+++ Data section
Background: an optimization exercise with open tools, aiming at small area and a short achievable clock period. Do not read the settings as production practice.
Only simulation tests tie the RTL to the original design; equivalence was not proved.
Power figures rest on the tool's default switching activity, not on a simulated workload.

==> inputs of v9 <==
==> flow/design.v <==
`timescale 1ns/1ps
module input_buffer #(
	parameter int flit_w = 28
) (
	input  logic              clk,
	input  logic              reset,
	input  logic [1:0]        cur_row,
	input  logic [1:0]        cur_col,
	input  logic [flit_w-1:0] flit_in,
	input  logic              write,
	input  logic              pop,
	output logic [flit_w-1:0] head,
	output logic [4:0]        req,
	output logic              full
);
	logic [flit_w-1:0] mem [4];
	logic [3:0]        wr_oh;
	logic [3:0]        rd_oh;
	logic [3:0]        wr_nx;
	logic [3:0]        rd_nx;
	logic              head_valid;	 
	logic              do_write;
	logic [3:0]        second;
	logic [4:0]        in_req;
	logic [4:0]        sec_req;
	logic              more;
	assign do_write = write && !full;
	assign head_valid = |req;
	assign wr_nx    = {wr_oh[2:0], wr_oh[3]};
	assign rd_nx    = {rd_oh[2:0], rd_oh[3]};
	always_comb begin
		head = '0;
		for (int s = 0; s < 4; s++)
			head = head | (mem[s] & {flit_w{rd_oh[s]}});
		second = '0;
		for (int s = 0; s < 4; s++)
			second = second | (mem[s][27:24] & {4{rd_nx[s]}});
	end
	function automatic logic [4:0] xy_route(input logic [3:0] dest, input logic [1:0] row,
		input logic [1:0] col);
		logic       c_lt;
		logic       c_eq;
		logic       r_lt;
		logic       r_eq;
		begin
			c_lt = (!dest[1] && col[1]) || (!(dest[1] ^ col[1]) && !dest[0] && col[0]);
			c_eq = !(dest[1] ^ col[1]) && !(dest[0] ^ col[0]);
			r_lt = (!dest[3] && row[1]) || (!(dest[3] ^ row[1]) && !dest[2] && row[0]);
			r_eq = !(dest[3] ^ row[1]) && !(dest[2] ^ row[0]);
			xy_route = {c_eq && r_lt, !c_lt && !c_eq, c_eq && !r_lt && !r_eq, c_lt, c_eq && r_eq};
		end
	endfunction
	assign in_req  = xy_route(flit_in[27:24], cur_row, cur_col);
	assign sec_req = xy_route(second, cur_row, cur_col);
	assign more    = rd_nx != wr_oh;	 
	always_ff @(posedge clk) begin
		if (reset)
			req <= '0;
		else if (pop)
			req <= more ? sec_req : (do_write ? in_req : 5'b0);
		else if (!head_valid)
			req <= do_write ? in_req : 5'b0;
	end
	always_ff @(posedge clk) begin
		if (reset) begin
			wr_oh      <= 4'b0001;
			rd_oh      <= 4'b0001;
			full       <= 1'b0;
		end else begin
			if (do_write)
				wr_oh <= wr_nx;
			if (pop)
				rd_oh <= rd_nx;
			full       <= !pop && (do_write ? (wr_nx == rd_oh) : full);
		end
	end
	always_ff @(posedge clk) begin
		for (int s = 0; s < 4; s++)
			if (do_write && wr_oh[s])
				mem[s] <= flit_in;
	end
endmodule
`timescale 1ns/1ps
module route_alloc (
	input  logic        clk,
	input  logic        reset,
	input  logic [24:0] req,	 
	input  logic [4:0]  full_in,
	output logic [24:0] win,	 
	output logic [4:0]  pop,
	output logic [4:0]  grant
);
	logic [4:0] ptr [5];
	logic [4:0] r   [5];
	logic [4:0] w   [5];
	always_comb begin
		pop = '0;
		for (int o = 0; o < 5; o++) begin
			for (int i = 0; i < 5; i++)
				r[o][i] = req[5*i+o];
			for (int i = 0; i < 5; i++) begin
				logic any;
				any = 1'b0;
				for (int k = 0; k < 5; k++) begin
					logic clear;
					clear = 1'b1;
					for (int d = 0; d < 5; d++)
						if (d < ((i - k + 5) % 5))
							clear = clear & !r[o][(k + d) % 5];
					any = any | (ptr[o][k] & clear);
				end
				w[o][i] = r[o][i] & any;
			end
			win[5*o +: 5] = w[o];
			grant[o]      = (|r[o]) & !full_in[o];
			for (int i = 0; i < 5; i++)
				pop[i] = pop[i] | (w[o][i] & !full_in[o]);
		end
	end
	always_ff @(posedge clk) begin
		for (int o = 0; o < 5; o++) begin
			if (reset)
				ptr[o] <= 5'b00001;
			else if (grant[o])
				ptr[o] <= {w[o][3:0], w[o][4]};
		end
	end
endmodule
`timescale 1ns/1ps
module switch_traversal #(
	parameter int flit_w = 28
) (
	input  logic              clk,
	input  logic              reset,
	input  logic [5*flit_w-1:0] heads,
	input  logic [24:0]       win,	 
	input  logic [4:0]        grant,
	output logic [5*flit_w-1:0] flit_out,
	output logic [4:0]        valid_out
);
	always_ff @(posedge clk) begin
		if (reset)
			valid_out <= '0;
		else
			valid_out <= grant;
	end
	always_ff @(posedge clk) begin
		for (int o = 0; o < 5; o++) begin
			logic [flit_w-1:0] f;
			f = '0;
			for (int i = 0; i < 5; i++)
				f = f | (heads[i*flit_w +: flit_w] & {flit_w{win[5*o+i]}});
			flit_out[o*flit_w +: flit_w] <= f;
		end
	end
endmodule
`timescale 1ns/1ps
module mesh_router #(
	parameter int buffer_depth = 4,
	parameter int route_alg    = 0	 
) (
	input  logic         clk,
	input  logic         reset,
	input  logic [3:0]   router_id,
	input  logic [139:0] flit_in,
	input  logic [4:0]   valid_in,
	output logic [4:0]   full_out,
	output logic [139:0] flit_out,
	output logic [4:0]   valid_out,
	input  logic [4:0]   full_in
);
	localparam int flit_w = 28;
	logic [5*flit_w-1:0] heads;
	logic [24:0]         req;
	logic [24:0]         win;
	logic [4:0]          pop;
	logic [4:0]          grant;
	for (genvar p = 0; p < 5; p++) begin : g_in_port
		input_buffer #(
			.flit_w(flit_w)
		) input_buffer_i (
			.clk    (clk),
			.reset  (reset),
			.cur_row(router_id[3:2]),
			.cur_col(router_id[1:0]),
			.flit_in(flit_in[p*flit_w +: flit_w]),
			.write  (valid_in[p]),
			.pop    (pop[p]),
			.head   (heads[p*flit_w +: flit_w]),
			.req    (req[5*p +: 5]),
			.full   (full_out[p])
		);
	end
	route_alloc route_alloc_i (
		.clk    (clk),
		.reset  (reset),
		.req    (req),
		.full_in(full_in),
		.win    (win),
		.pop    (pop),
		.grant  (grant)
	);
	switch_traversal #(
		.flit_w(flit_w)
	) switch_traversal_i (
		.clk      (clk),
		.reset    (reset),
		.heads    (heads),
		.win      (win),
		.grant    (grant),
		.flit_out (flit_out),
		.valid_out(valid_out)
	);
endmodule
==> flow/flow/run.sh <==
#!/bin/bash
# The standard layout with these changes:
# - the port buffers are buf_1 cells (timing repair sizes up the ones that need it)
#   instead of the delay buffers buffer_ports picks by default
# - the clock tree clusters more registers per leaf buffer and adds no dummy loads
# - timing repair aims at a setup slack of 5.5 ns instead of 0
set -euo pipefail
CTS="-sink_clustering_enable -repair_clock_nets -sink_clustering_size 28 -sink_clustering_max_diameter 90"
CTS="$CTS -buf_list {sky130_fd_sc_hd__clkbuf_8 sky130_fd_sc_hd__clkbuf_16} -dont_use_dummy_load"
bash standard.sh BUFFER_PORTS_ARGS="-buffer_cell sky130_fd_sc_hd__buf_1" CTS_ARGS="$CTS" \
	SETUP_SLACK_MARGIN=5.5 finish > standard_flow.log 2>&1
==> flow/standard.sh <==
#!/bin/bash
# synth_recipe.tcl (not shown) runs the flow's synth.tcl, then flattens the netlist and writes it again
# the make line also repeats each setting of config.mk as NAME=value (left out here)
make -C /OpenROAD-flow-scripts/flow DESIGN_CONFIG=/design/flow/config.mk WORK_HOME=/design/flow/orfs CLKGATE_MAP_FILE= SYNTH_SCRIPT=/design/flow/synth_recipe.tcl "${@:-finish}"
==> flow/config.mk <==
export PLATFORM = sky130hd
export DESIGN_NAME = mesh_router
export DESIGN_NICKNAME = mesh_router
export VERILOG_FILES = /design/flow/design.v
export SDC_FILE = /design/flow/constraint.sdc
export NUM_CORES = 4
export LEC_CHECK = 0
export CAP_MARGIN = 20
export CORE_MARGIN = 2
export CORE_UTILIZATION = 60
export SLEW_MARGIN = 20
export TNS_END_PERCENT = 0
==> flow/constraint.sdc <==
create_clock -name core_clock -period 8.0 [get_ports {clk}]
set_input_delay 1.6000 -clock core_clock [delete_from_list [all_inputs] [get_ports {clk}]]
set_output_delay 1.6000 -clock core_clock [all_outputs]
set_load 0.01 [all_outputs]
==> inputs of v29, as changes to v9 <==
--- a/flow/design.v
+++ b/flow/design.v
@@ -19,5 +19,5 @@
 	logic [3:0]        wr_nx;
 	logic [3:0]        rd_nx;
-	logic              head_valid;	 
+	logic              head_valid;
 	logic              do_write;
 	logic [3:0]        second;
@@ -26,5 +26,4 @@
 	logic              more;
 	assign do_write = write && !full;
-	assign head_valid = |req;
 	assign wr_nx    = {wr_oh[2:0], wr_oh[3]};
 	assign rd_nx    = {rd_oh[2:0], rd_oh[3]};
@@ -66,4 +65,5 @@
 			wr_oh      <= 4'b0001;
 			rd_oh      <= 4'b0001;
+			head_valid <= 1'b0;
 			full       <= 1'b0;
 		end else begin
@@ -73,4 +73,5 @@
 				rd_oh <= rd_nx;
 			full       <= !pop && (do_write ? (wr_nx == rd_oh) : full);
+			head_valid <= do_write || (pop ? more : head_valid);
 		end
 	end
@@ -176,4 +177,7 @@
 	logic [4:0]          pop;
 	logic [4:0]          grant;
+	logic [3:0]          rid;
+	always_ff @(posedge clk)
+		rid <= router_id;
 	for (genvar p = 0; p < 5; p++) begin : g_in_port
 		input_buffer #(
@@ -182,6 +186,6 @@
 			.clk    (clk),
 			.reset  (reset),
-			.cur_row(router_id[3:2]),
-			.cur_col(router_id[1:0]),
+			.cur_row(rid[3:2]),
+			.cur_col(rid[1:0]),
 			.flit_in(flit_in[p*flit_w +: flit_w]),
 			.write  (valid_in[p]),
==> flow/run.sh (new file) <==
#!/bin/bash
# synth_recipe.tcl (not shown) runs the flow's synth.tcl, then flattens the netlist and writes it again
# the make line also repeats each setting of config.mk as NAME=value (left out here)
make -C /OpenROAD-flow-scripts/flow DESIGN_CONFIG=/design/flow/config.mk WORK_HOME=/design/flow/orfs CLKGATE_MAP_FILE= SYNTH_SCRIPT=/design/flow/synth_recipe.tcl finish
Settings changed: CTS_BUF_LIST set to sky130_fd_sc_hd__clkbuf_4 sky130_fd_sc_hd__clkbuf_8, SETUP_SLACK_MARGIN set to 5, TNS_END_PERCENT 0 to not set.
removed: flow/flow/run.sh
removed: flow/standard.sh
==> inputs of v38, as changes to v9 <==
--- a/flow/design.v
+++ b/flow/design.v
@@ -19,5 +19,5 @@
 	logic [3:0]        wr_nx;
 	logic [3:0]        rd_nx;
-	logic              head_valid;	 
+	logic              head_valid;
 	logic              do_write;
 	logic [3:0]        second;
@@ -26,5 +26,4 @@
 	logic              more;
 	assign do_write = write && !full;
-	assign head_valid = |req;
 	assign wr_nx    = {wr_oh[2:0], wr_oh[3]};
 	assign rd_nx    = {rd_oh[2:0], rd_oh[3]};
@@ -66,4 +65,5 @@
 			wr_oh      <= 4'b0001;
 			rd_oh      <= 4'b0001;
+			head_valid <= 1'b0;
 			full       <= 1'b0;
 		end else begin
@@ -73,4 +73,5 @@
 				rd_oh <= rd_nx;
 			full       <= !pop && (do_write ? (wr_nx == rd_oh) : full);
+			head_valid <= do_write || (pop ? more : head_valid);
 		end
 	end
@@ -176,4 +177,7 @@
 	logic [4:0]          pop;
 	logic [4:0]          grant;
+	logic [3:0]          rid;
+	always_ff @(posedge clk)
+		rid <= router_id;
 	for (genvar p = 0; p < 5; p++) begin : g_in_port
 		input_buffer #(
@@ -182,6 +186,6 @@
 			.clk    (clk),
 			.reset  (reset),
-			.cur_row(router_id[3:2]),
-			.cur_col(router_id[1:0]),
+			.cur_row(rid[3:2]),
+			.cur_col(rid[1:0]),
 			.flit_in(flit_in[p*flit_w +: flit_w]),
 			.write  (valid_in[p]),
==> flow/run.sh (new file) <==
#!/bin/bash
# synth_recipe.tcl (not shown) runs the flow's synth.tcl, then flattens the netlist and writes it again
# the make line also repeats each setting of config.mk as NAME=value (left out here)
make -C /OpenROAD-flow-scripts/flow DESIGN_CONFIG=/design/flow/config.mk WORK_HOME=/design/flow/orfs CLKGATE_MAP_FILE= SYNTH_SCRIPT=/design/flow/synth_recipe.tcl finish
Settings changed: CORE_UTILIZATION 60 to 40, TNS_END_PERCENT 0 to not set.
removed: flow/flow/run.sh
removed: flow/standard.sh
==> comparison <==
Register-to-register slack: v9 > v29 > v38. Global-route usage: v29 is higher than v38 (12 points). Between v9 and v38, the lower clock skew is in v38 (gap 0.063 ns). In v9 the core utilization is lower than in v29, by 5.5 points. Between v29 and v9, the lower sequential share of layout area is in v29 (gap 5.4 points). Against v29, the design area of v9 is smaller by about 10%. Die area: v29 is higher than v9 (2.1%). Between v29 and v9, the lower combinational power is in v9 (gap about 7%, measured against v9). Against v29, the routed wire length of v9 is lower by 4.7%.
==> figures <==
Result of the run: v9 timing/DRC/antenna clean; v38 timing/DRC/antenna clean; v29 timing/DRC/antenna clean
Length of the first detailed-routing pass in iterations: v9 17; v38 6; v29 6
Clock slew at the register clock pins of the worst setup and hold paths: v9 0.11 ns; v38 0.06 ns; v29 0.07 ns
Antenna violations before repair: v9 12; v38 12; v29 15
Number of clock sinks: v9 800; v38 809; v29 809
Clock buffer and inverter area fraction after layout: v9 2.566%; v38 7.239%; v29 6.544%
Via-per-instance ratio: v9 7.112; v38 6.186; v29 6.835
Number of DRC violations after detailed-routing iteration 0: v9 4598; v38 3074; v29 3753
Die outline area: v9 0.05611 sq mm; v38 0.08543 sq mm; v29 0.05730 sq mm
Post-synthesis sequential area ratio: v9 66.45%; v38 65.58%; v29 65.58%
Row count: v9 85; v38 105; v29 86
Cell Pwr Density: v9 335.6 mW/mm^2; v38 355.9 mW/mm^2; v29 347.3 mW/mm^2
Via count of the first global-routing pass: v9 23.04k; v38 23.71k; v29 24.42k
Worst endpoint required time: v9 8.48 ns; v38 8.51 ns; v29 8.64 ns
Filler-free cell count of the finished design: v9 3429; v38 4073; v29 3804
Fraction of area in registers: v9 60.06%; v38 53.59%; v29 54.62%
Met2 wire length: v9 48160 um; v38 48860 um; v29 47910 um
Compound-gate portion of the synthesized area: v9 20.89%; v38 22.46%; v29 22.46%
GR met2 Demand/Resource: v9 57.54%; v38 37.35%; v29 55.28%

-- static timing again, ports no longer ideal --
The results above use ideal ports. As a check the final layouts listed here were re-extracted and re-timed, cells and wires unchanged.
Step 1, drivers: a clkbuf_16 drives clk and a buf_2 each remaining input, both assumed.
Step 2 adds t to the input delays and takes it off the output delays; t is the mean of the earliest and latest rising clock arrival at the registers after step 1. Input paths then give back, and output paths get back, about the clock's delay inside the block.
Slacks: no drivers / after step 1 / after step 2; pairs: no drivers / after step 1.
run | t (ns) | slack for setup (ns) | pins driven straight from the clock port
v9 | 0.631 | 5.236 / 5.188 / 4.598 | 1
v29 | 0.794 | 4.935 / 4.935 / 4.209 | 1
v38 | 0.688 | 4.401 / 4.413 / 3.726 | 1
After both steps setup and hold are still met in every run listed. For v29, which loses most, drivers alone change the setup slack by 0.000 ns; drivers and shift together by -0.726 ns.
++++++
Look through the data and show every line containing "Number".

__Task answer__.
Number of clock sinks: v9 800; v38 809; v29 809
Number of DRC violations after detailed-routing iteration 0: v9 4598; v38 3074; v29 3753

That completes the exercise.